Thukral shares an example of a trans client she was seeing in the US: “As a mental health clinician, when we do assessments with clients, we refer to these manuals which have standardized norms, which are for ‘males’ and ‘females.’ So if I have a trans person in my office and I’m testing that person, there’s no standardized norm for that population! That’s where we are right now!

Yet it is these very issues that make these efforts that much more significant. The field has had a history of pathologizing queerness. Even today many queer individuals are taken to doctors to be fixed. Luckily, that’s changing.

Suppose I have a client from the LGBTQIA community,” says Khurana, “We have to know what they’re going through, how they’re struggles are different from ours. Even knowing how they have sex is important. We can’t be completely ignorant about that. This is why we need the workshop.
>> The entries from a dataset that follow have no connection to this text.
**config.mk**
```make
export PLATFORM = sky130hd
export DESIGN_NAME = hit_accum
export DESIGN_NICKNAME = d
export VERILOG_FILES = /design/src/rtl/hit_accum.sv
export SDC_FILE = /design/constraint.sdc
export NUM_CORES = 1
export LEC_CHECK = 0
export BUFFER_PORTS_ARGS = -buffer_cell sky130_fd_sc_hd__buf_2
export CORE_MARGIN = 1.5
export CORE_UTILIZATION = 54
export CTS_CLUSTER_DIAMETER = 60
export DETAILED_ROUTE_END_ITERATION = 7
export PLACE_DENSITY = 0.91
export REMOVE_ABC_BUFFERS = 1
export SKIP_LAST_GASP = 1
export SLEW_MARGIN = 15
export SYNTH_ARGS = -nofsm -noshare
export SYNTH_HDL_FRONTEND = slang
export SYNTH_SLANG_ARGS = --single-unit
```
**constraint.sdc**
```tcl
create_clock -name clk -period 7.9 [get_ports clk]
set_input_delay 1.58 -clock clk [delete_from_list [all_inputs] [get_ports clk]]
set_output_delay 1.58 -clock clk [all_outputs]
set_load 0.01 [all_outputs]
```
**src/rtl/hit_accum.sv**
```systemverilog
// -----------------------------------------------------------------------------
// hit_accum -- closest-hit accumulator for one ray
//
// Collects the results of the ray/triangle intersection tests issued for a ray
// and keeps the closest accepted hit. The running closest t is fed back to the
// intersection unit as its tmax. Once the ray's last test has been issued and
// every outstanding result has returned, the final hit record is presented
// with a valid/ready handshake.
//
// Parameters
//   ID_W   triangle index width
//   CNT_W  outstanding-test counter width
//
// Ports
//   clk, reset_n       clock (rising edge), asynchronous active-low reset
//   start, tmax_init   begin a new ray and latch its initial tmax (IDLE only)
//   issue              one test issued this cycle
//   last               no further issues for this ray (may coincide with issue)
//   done, isected      result strobe and hit flag
//   t, u, v, prim_id   hit parameters and triangle index of the returning result
//   tmax_out           current closest t
//   busy               ray in progress (ACCUM or REPORT)
//   res_valid/ready    final record handshake
//   res_hit, res_t, res_u, res_v, res_id   final record
//
// Configuration macro
//   HIT_ACCUM_STATS_EN  adds n_tests / n_hits saturating statistics outputs
// -----------------------------------------------------------------------------
module hit_accum #(
    parameter int ID_W  = 16,
    parameter int CNT_W = 6
) (
    input  logic            clk,
    input  logic            reset_n,
    input  logic            start,
    input  logic [31:0]     tmax_init,
    input  logic            issue,
    input  logic            last,
    input  logic            done,
    input  logic            isected,
    input  logic [31:0]     t,
    input  logic [31:0]     u,
    input  logic [31:0]     v,
    input  logic [ID_W-1:0] prim_id,
    output logic [31:0]     tmax_out,
    output logic            busy,
    output logic            res_valid,
    input  logic            res_ready,
    output logic            res_hit,
    output logic [31:0]     res_t,
    output logic [31:0]     res_u,
    output logic [31:0]     res_v,
    output logic [ID_W-1:0] res_id
`ifdef HIT_ACCUM_STATS_EN
    ,
    output logic [15:0]     n_tests,
    output logic [15:0]     n_hits
`endif
);

    localparam logic [31:0]      TMAX_RST = 32'h7F7FFFFF;  // largest finite float
    localparam logic [CNT_W-1:0] CNT_MAX  = '1;
    localparam logic [CNT_W-1:0] CNT_ONE  = CNT_W'(1);

    typedef enum logic [1:0] {
        IDLE   = 2'd0,
        ACCUM  = 2'd1,
        REPORT = 2'd2
    } state_t;

    state_t          state_q, state_d;
    logic [CNT_W-1:0] cnt_q, cnt_d;
    logic            last_seen_q, last_seen_d;
    logic [31:0]     tmax_q, tmax_d;
    logic            res_hit_q, res_hit_d;
    logic [31:0]     res_t_q, res_t_d;
    logic [31:0]     res_u_q, res_u_d;
    logic [31:0]     res_v_q, res_v_d;
    logic [ID_W-1:0] res_id_q, res_id_d;
    logic            busy_q, busy_d;
    logic            res_valid_q, res_valid_d;
    logic            hit_ok;

    // t is treated as a non-negative float: for such values the raw bit pattern
    // orders the same as the value, so bits [30:0] compare as unsigned. Negative
    // t and Inf/NaN are dropped. Equal t is rejected so the first hit wins ties.
    assign hit_ok = (state_q == ACCUM) && done && isected &&
                    !t[31] && (t[30:23] != 8'hFF) &&
                    (t[30:0] < tmax_q[30:0]);

    // State register and all datapath/output registers
    always_ff @(posedge clk or negedge reset_n) begin
        if (!reset_n) begin
            state_q     <= IDLE;
            cnt_q       <= '0;
            last_seen_q <= 1'b0;
            tmax_q      <= TMAX_RST;
            res_hit_q   <= 1'b0;
            res_t_q     <= '0;
            res_u_q     <= '0;
            res_v_q     <= '0;
            res_id_q    <= '0;
            busy_q      <= 1'b0;
            res_valid_q <= 1'b0;
        end else begin
            state_q     <= state_d;
            cnt_q       <= cnt_d;
            last_seen_q <= last_seen_d;
            tmax_q      <= tmax_d;
            res_hit_q   <= res_hit_d;
            res_t_q     <= res_t_d;
            res_u_q     <= res_u_d;
            res_v_q     <= res_v_d;
            res_id_q    <= res_id_d;
            busy_q      <= busy_d;
            res_valid_q <= res_valid_d;
        end
    end

    // Datapath: ray setup, outstanding count, closest-hit update
    always_comb begin
        cnt_d       = cnt_q;
        last_seen_d = last_seen_q;
        tmax_d      = tmax_q;
        res_hit_d   = res_hit_q;
        res_t_d     = res_t_q;
        res_u_d     = res_u_q;
        res_v_d     = res_v_q;
        res_id_d    = res_id_q;

        case (state_q)
            IDLE: begin
                if (start) begin
                    // Preload the record with the miss values; a hit overwrites it.
                    cnt_d       = '0;
                    last_seen_d = 1'b0;
                    tmax_d      = tmax_init;
                    res_hit_d   = 1'b0;
                    res_t_d     = tmax_init;
                    res_u_d     = '0;
                    res_v_d     = '0;
                    res_id_d    = '0;
                end
            end
            ACCUM: begin
                if (issue && !done) begin
                    if (cnt_q != CNT_MAX) cnt_d = cnt_q + CNT_ONE;
                end else if (done && !issue) begin
                    if (cnt_q != '0) cnt_d = cnt_q - CNT_ONE;
                end
                if (last) last_seen_d = 1'b1;
                if (hit_ok) begin
                    tmax_d    = t;
                    res_hit_d = 1'b1;
                    res_t_d   = t;
                    res_u_d   = u;
                    res_v_d   = v;
                    res_id_d  = prim_id;
                end
            end
            default: ;
        endcase
    end

    // Next-state logic; the ACCUM exit looks at the post-edge count and flag so
    // a last coinciding with the final done still reports on the next edge.
    always_comb begin
        state_d = state_q;
        case (state_q)
            IDLE:    if (start) state_d = ACCUM;
            ACCUM:   if ((cnt_d == '0) && last_seen_d) state_d = REPORT;
            REPORT:  if (res_ready) state_d = IDLE;
            default: state_d = IDLE;
        endcase
    end

    // Output decode from the next state so busy/res_valid are plain flops
    always_comb begin
        busy_d      = (state_d != IDLE);
        res_valid_d = (state_d == REPORT);
    end

    assign tmax_out  = tmax_q;
    assign busy      = busy_q;
    assign res_valid = res_valid_q;
    assign res_hit   = res_hit_q;
    assign res_t     = res_t_q;
    assign res_u     = res_u_q;
    assign res_v     = res_v_q;
    assign res_id    = res_id_q;

`ifdef HIT_ACCUM_STATS_EN
    logic [15:0] n_tests_q, n_tests_d;
    logic [15:0] n_hits_q, n_hits_d;

    always_ff @(posedge clk or negedge reset_n) begin
        if (!reset_n) begin
            n_tests_q <= '0;
            n_hits_q  <= '0;
        end else begin
            n_tests_q <= n_tests_d;
            n_hits_q  <= n_hits_d;
        end
    end

    // Counters only move in ACCUM, so they hold their final values in REPORT.
    always_comb begin
        n_tests_d = n_tests_q;
        n_hits_d  = n_hits_q;
        if ((state_q == IDLE) && start) begin
            n_tests_d = '0;
            n_hits_d  = '0;
        end else if (state_q == ACCUM) begin
            if (done && (n_tests_q != 16'hFFFF)) n_tests_d = n_tests_q + 16'd1;
            if (hit_ok && (n_hits_q != 16'hFFFF)) n_hits_d = n_hits_q + 16'd1;
        end
    end

    assign n_tests = n_tests_q;
    assign n_hits  = n_hits_q;
`endif

endmodule

```
==> Yosys cells after proc, flatten, opt, wreduce, memory -nomap -nowiden <==
Index checks and enable logic that the tools add are counted.
Widths: inputs -> output; s select.
{ "classes": {"n_eq_ne": 7, "n_addsub": 2, "magnitude_cmp": 1, "mux": 27, "n_reduce_logical": 17} }
{ "ops": {"columns": ["operator", "n"], "rows": [
  ["$pmux 32 s2", 3],
  ["$mux 32", 5],
  ["$mux 16", 2],
  ["$pmux 16 s2", 1],
  ["$lt 31x31->1", 1],
  ["$mux 6", 5],
  ["$pmux 6 s2", 1],
  ["$logic_and 1x1->1", 8],
  ["$ne 8x8->1 const B", 1],
  ["$add 6x1->6 const B", 1],
  ["$logic_not 6->1", 1],
  ["$mux 2", 3],
  ["$ne 6x6->1 const B", 1],
  ["$pmux 2 s3", 1],
  ["$reduce_bool 6->1", 1],
  ["$sub 6x1->6 const B", 1],
  ["$eq 2x2->1 const B", 2],
  ["$mux 1", 4],
  ["$ne 2x2->1 const B", 2],
  ["$pmux 1 s2", 2],
  ["$reduce_bool 2->1", 2],
  ["$logic_not 1->1", 3],
  ["$reduce_and 3->1", 1],
  ["$eq 2x1->1 const B", 1],
  ["$logic_not 2->1", 1]
]} }
{ "word_totals": {"register_bits": 156, "in_bits": 152} }

==> Depth between registers and ports, before layout <==
{ "depth": {"depth_word": 10, "ltp_mapped": 13, "mapped_depth_nobuf": 9} }

==> Worst setup path before layout <==
Ideal clock, no wire load.
{ "synth_timing": {"path_kind": "input-to-reg", "start": "input port t[24]", "end": "register res_u_q[10] (netlist: res_u[10])", "path_stages": 12, "t_required_ns": 7.780, "path_buffers": 4, "arrival_ns": 3.574, "setup_slack_ns": 4.207, "setup_ns": 0.120, "path_cell_list": "ha_1 > a21oi_1 > nor2_1 > a211oi_1 > o21ai_1 > a221o_1 > buf_2 > or2_1 > buf_2 > buf_6 > buf_6 > a31o_1"} }
{ "synth_via": {"elab_chain_len": 5, "word_cells_on_any_way": 6} }
{ "synth_rtl": {"columns": ["element", "line_no", "text"], "rows": [
  ["from (decl)", "41", "input logic [31:0] t,"],
  ["parallel branches: the longest is 2 deep, another holds $lt 31x31->1", null, null],
  ["$logic_and 1x1->1 *", "88", "!t[31] && (t[30:23] != 8'hFF) &&"],
  ["$ne 2x2->1 (no line) *", null, null],
  ["$reduce_and 3->1 (no line) *", null, null],
  ["to (signal assigned)", "112", "res_u_q <= res_u_d;"],
  ["to (decl)", "77", "logic [31:0] res_u_q, res_u_d;"]
]} }
Every way passes the cells marked *.
A chain may end at the register's enable or synchronous reset.

==> Final worst setup path <==
{ "layout_timing": {"start": "input port t[14]", "end": "register res_t_q[1] (netlist: res_t[1])"} }
{ "layout_via": {"elab_chain_len": 4} }
{ "layout_rtl": {"columns": ["element", "line_no", "text"], "rows": [
  ["$lt 31x31->1", "89", "(t[30:0] < tmax_q[30:0]);"],
  ["$logic_and 1x1->1", "88", null],
  ["$ne 2x2->1 (no line)", null, null],
  ["$reduce_and 3->1 (no line)", null, null],
  ["to (signal assigned)", "111", "res_t_q <= res_t_d;"],
  ["to (decl)", "76", "logic [31:0] res_t_q, res_t_d;"]
]} }
No other way between the ends.

==> flow_summary.json <==
{
  "critical_path.n_buffers_inverters": 3,
  "synth-warning-count": 0,
  "placer_s_final_routability_congestion_estimate": 0.861,
  "post_drt_wl_per_cell_um": 18.6,
  "die_h_um": 124,
  "initial_core_util_pct": 55.9,
  "route.detailed.drc": 0,
  "cellLeakagePower_uw": 0.00465,
  "portBuffers": 298,
  "place.detailed.instances": 1133,
  "clk_path_buf_depth": 2,
  "detail_route.iter0.violations": 414,
  "clock_latency_ns": 0.42,
  "syn_area_um2": 7850,
  "route.vias.total": 6747,
  "floorplan.rows": 43,
  "cts-buffers-inserted": 17,
  "global_route_wire_length_before_repair_um": 33300,
  "power_uw": 3580,
  "path_cells": "buf_2 > ha_1 > and4_1 > a221oi_1 > a2111oi_4 > buf_4 > or2_4 > buf_4 > a22oi_1",
  "finish.cell_count_without_fillers": 1165,
  "hold_start": "res_v[30]$_DFFE_PN0P_",
  "grt_start_max_net_pins": 83,
  "crit_path_start_kind": "input port",
  "worst_setup_hold_path_clk_slew_ns": 0.06,
  "syn_avg_cell_area_um2": 11.1,
  "holdBufCountCts": 0,
  "cts_tree": "yes",
  "synthDominantAreaCellType": "dfrtp_1",
  "worst_path_dominant_cell_family": "buffers and inverters",
  "final.period_utilization_pct": 63.1,
  "worst_r2r_startpoint": "tmax_out[14]$_DFFE_PN1P_",
  "synthArstFlopShare_pct": 100,
  "final_layout_size_suffix_gt1_share_pct": 38.4,
  "die_w_um": 124,
  "nFillCells": 1022,
  "synthDominantCellAreaShare_pct": 39.6,
  "flow.area_growth_from_synthesis_pct": 26.6,
  "max-slew-margin-rel_pct": 34.0,
  "drt.antenna.violating_nets": 0,
  "crit_required_ns": 8.14,
  "timing.final.setup_violations": 0,
  "fp.coreArea_um2": 14000,
  "maxCapViolations": 0,
  "netlist_top_cells_count": "dfrtp_1 (124), a31o_1 (81), nor3b_1 (81)",
  "cell_count_after_synthesis": 705,
  "cts_sinks": 154,
  "synth_top_flop_cell": "dfrtp_1",
  "status": "finished clean",
  "peak_supply_drop_mv": 0.218,
  "insertedDiodeCount": 0,
  "top_count_cell_post_synth": "dfrtp_1",
  "critPathCaptureType": "flop",
  "synth-edff-count": 0,
  "timing_worst_slew_pin_value_ns": 0.986,
  "crit_fanout": 82,
  "ios": 299,
  "via_count_of_the_first_global_routing_pass": 6726,
  "crit_path_start": "t[14]",
  "ys_top_cells_by_area": "dfrtp_1 (40%), dfstp_2 (10%), a31o_1 (9.0%)",
  "power_density_nw_per_um2": 360,
  "antenna_violations_before_repair": 0,
  "finalWorstPathRequiredPeriod_ns": 4.98,
  "wirelength_um": 21700,
  "dpl.hpwl_um": 15200,
  "placed_cell_area_um2": 9370,
  "cts.repair.resized": 0,
  "cp_slowest_stage_delay_ns": 0.81,
  "fp.dieArea_um2": 15300,
  "timing.final.max_slew_violations": 0,
  "dr.pass1.iters": 5,
  "final_hold_viol_count": 0,
  "htree_levels": 4,
  "synth_register_bits": 154,
  "grt.overflow.total": 0,
  "fin_setup_tns_ns": 0,
  "timing.clock.skew_ns": 0.00807,
  "finalNetCount": 1157,
  "hp-class": "reg2reg",
  "cts_setup_buffers": 0,
  "achievable-frequency_mhz": 201,
  "unrepaired_setup_endpoints_after_global_routing": "false",
  "viasPerCell": 5.79,
  "ys_seq_area_share_pct": 49.6,
  "synth.lib_cells_used.distinct": 54,
  "finish.instance_area_um2": 9930,
  "hold-worst-slack_ns": 0.492,
  "master_cell_of_the_clock_root_buffer": "clkbuf_16",
  "grtUsageTotal_pct": 28.4,
  "worst_path_most_repeated_cell": "buf_4",
  "path_class": "in2reg",
  "arrival_time_at_the_worst_endpoint_ns": 5.22,
  "critical_path.slowest_cell": "or2_4"
}
==> final timing paths <==
kind | to | depth (start not counted) | slack, ns
max in group asynchronous | tmax_out[31]$_DFFE_PN0P_ | 2 | 5.24
worst min-delay path | res_v[30]$_DFFE_PN0P_ | 1 | 0.49
worst max register to register | res_t[1]$_DFFE_PN0P_ | 9 | 3.61
worst min register to register | res_v[30]$_DFFE_PN0P_ | 1 | 0.49
worst max-delay path | res_t[1]$_DFFE_PN0P_ | 9 | 2.92
min in group asynchronous | res_t[9]$_DFFE_PN0P_ | 1 | 1.17
==> cells by family (layout without fill, tap and decap cells) <==
group	after synthesis	in the layout	share of synthesized area, %
buf+inv	98	378	5.53
fa+ha+maj	33	33	5.26
mux	61	61	7.78
compound gates	173	173	17.8
simple gates	186	186	14.0
flops	154	154	49.6
==> through the flow <==
stage	setup slack (ns)	util, %
global placement	2.61	66.7
detailed placement	2.55	66.7
floorplan	1.07	-
finish	2.92	70.7
CTS	2.98	70.7
global route	2.75	70.7
==> layout by cell type (no fill, tap or decap), types with 7 or more instances in the layout <==
cell / instances
buf_4: 8
a22oi_1: 31
o21ai_1: 7
dfrtp_1: 124
dfstp_2: 30
inv_1: 38
a21oi_1: 15
a31o_1: 81
mux2i_1: 61
nor2_1: 45
clkbuf_16: 17
nor3b_1: 81
nand2_1: 22
ha_1: 33
buf_2: 297
==> per-layer routing <==
layer	up-vias	global-route usage, %	share of wire [%]
met5	-	0	0
met4	0	12.1	2.8
met3	51	8.67	8.7
met2	305	48.9	50
met1	3267	32.8	39
li1	3124	-	-
==> sequential cells by signal (all words and copies together) (netlist names), 2 cells and up <==
name      cells
res_v        32
tmax_out     32
res_u        32
res_id       16
state_q       2
cnt_q         6
res_t        30
==> final cells by class <==
type / instances / area (um^2) / area share, %
multi-input cells: 453 / 3550 / 35.7
inverters: 40 / 150 / 1.51
clock inverters: 10 / 93.8 / 0.945
repair buffers: 306 / 1560 / 15.7
flip-flops and latches: 154 / 3890 / 39.2
clock buffers: 22 / 464 / 4.67
well taps: 180 / 225 / 2.27
==> power breakdown <==
| group | switching, uW | total, uW | internal (uW) | leakage (uW) |
|---|---|---|---|---|
| combinational | 745 | 1380 | 631 | 0.00260 |
| clock | 319 | 769 | 450 | 0.000266 |
| sequential | 224 | 1430 | 1210 | 0.00178 |
| total | 1290 | 3580 | 2290 | 0.00465 |
No activity file was read; power rests on OpenSTA's default activity.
When asked if they would run this workshop in schools and colleges, Khurana says she’s open to it, but expects a fair bit of oppositions. She said even university students aren’t allowed to research on sex. “My cousin wanted to do a paper on LGBTQIA mental health and well-being in India, and she was told ‘You can’t choose something controversial.’

Thukral too notes an unfortunate tendency in universities, where discussions about sensitive subjects like safe sex, sexuality, and mental health become questionable. Further, parents would object to it, and the law isn’t helping any either: “Section 377 prohibits talking about sexuality, and there’s an outright rejection of homosexual relationships. So talking about that in schools and colleges is difficult.”

But a workshop that focuses on building a responsive and supportive infrastructure is of tremendous importance. Especially, given how, as I learnt from the organisers, the rate of suicide is three times higher for the LGBTQIA+ population, and substance abuse is higher as well.

Allies from the heterosexual community are a significant and majority voice,” says Khurana. “They have a dominant role in the law, and policy-making. They must look at this issue as a human rights issue. It’s more than just what happens in the bedroom, and they need to get the seriousness of that.

Currently, long-term interns at the Karma Centre are given some basic sex education and information about the sexual spectrum. Through its various workshops and programmes, the centre hopes to reach out to more and more people and educate them about LGBTQIA+ well-being, and that’s certainly wonderful to see.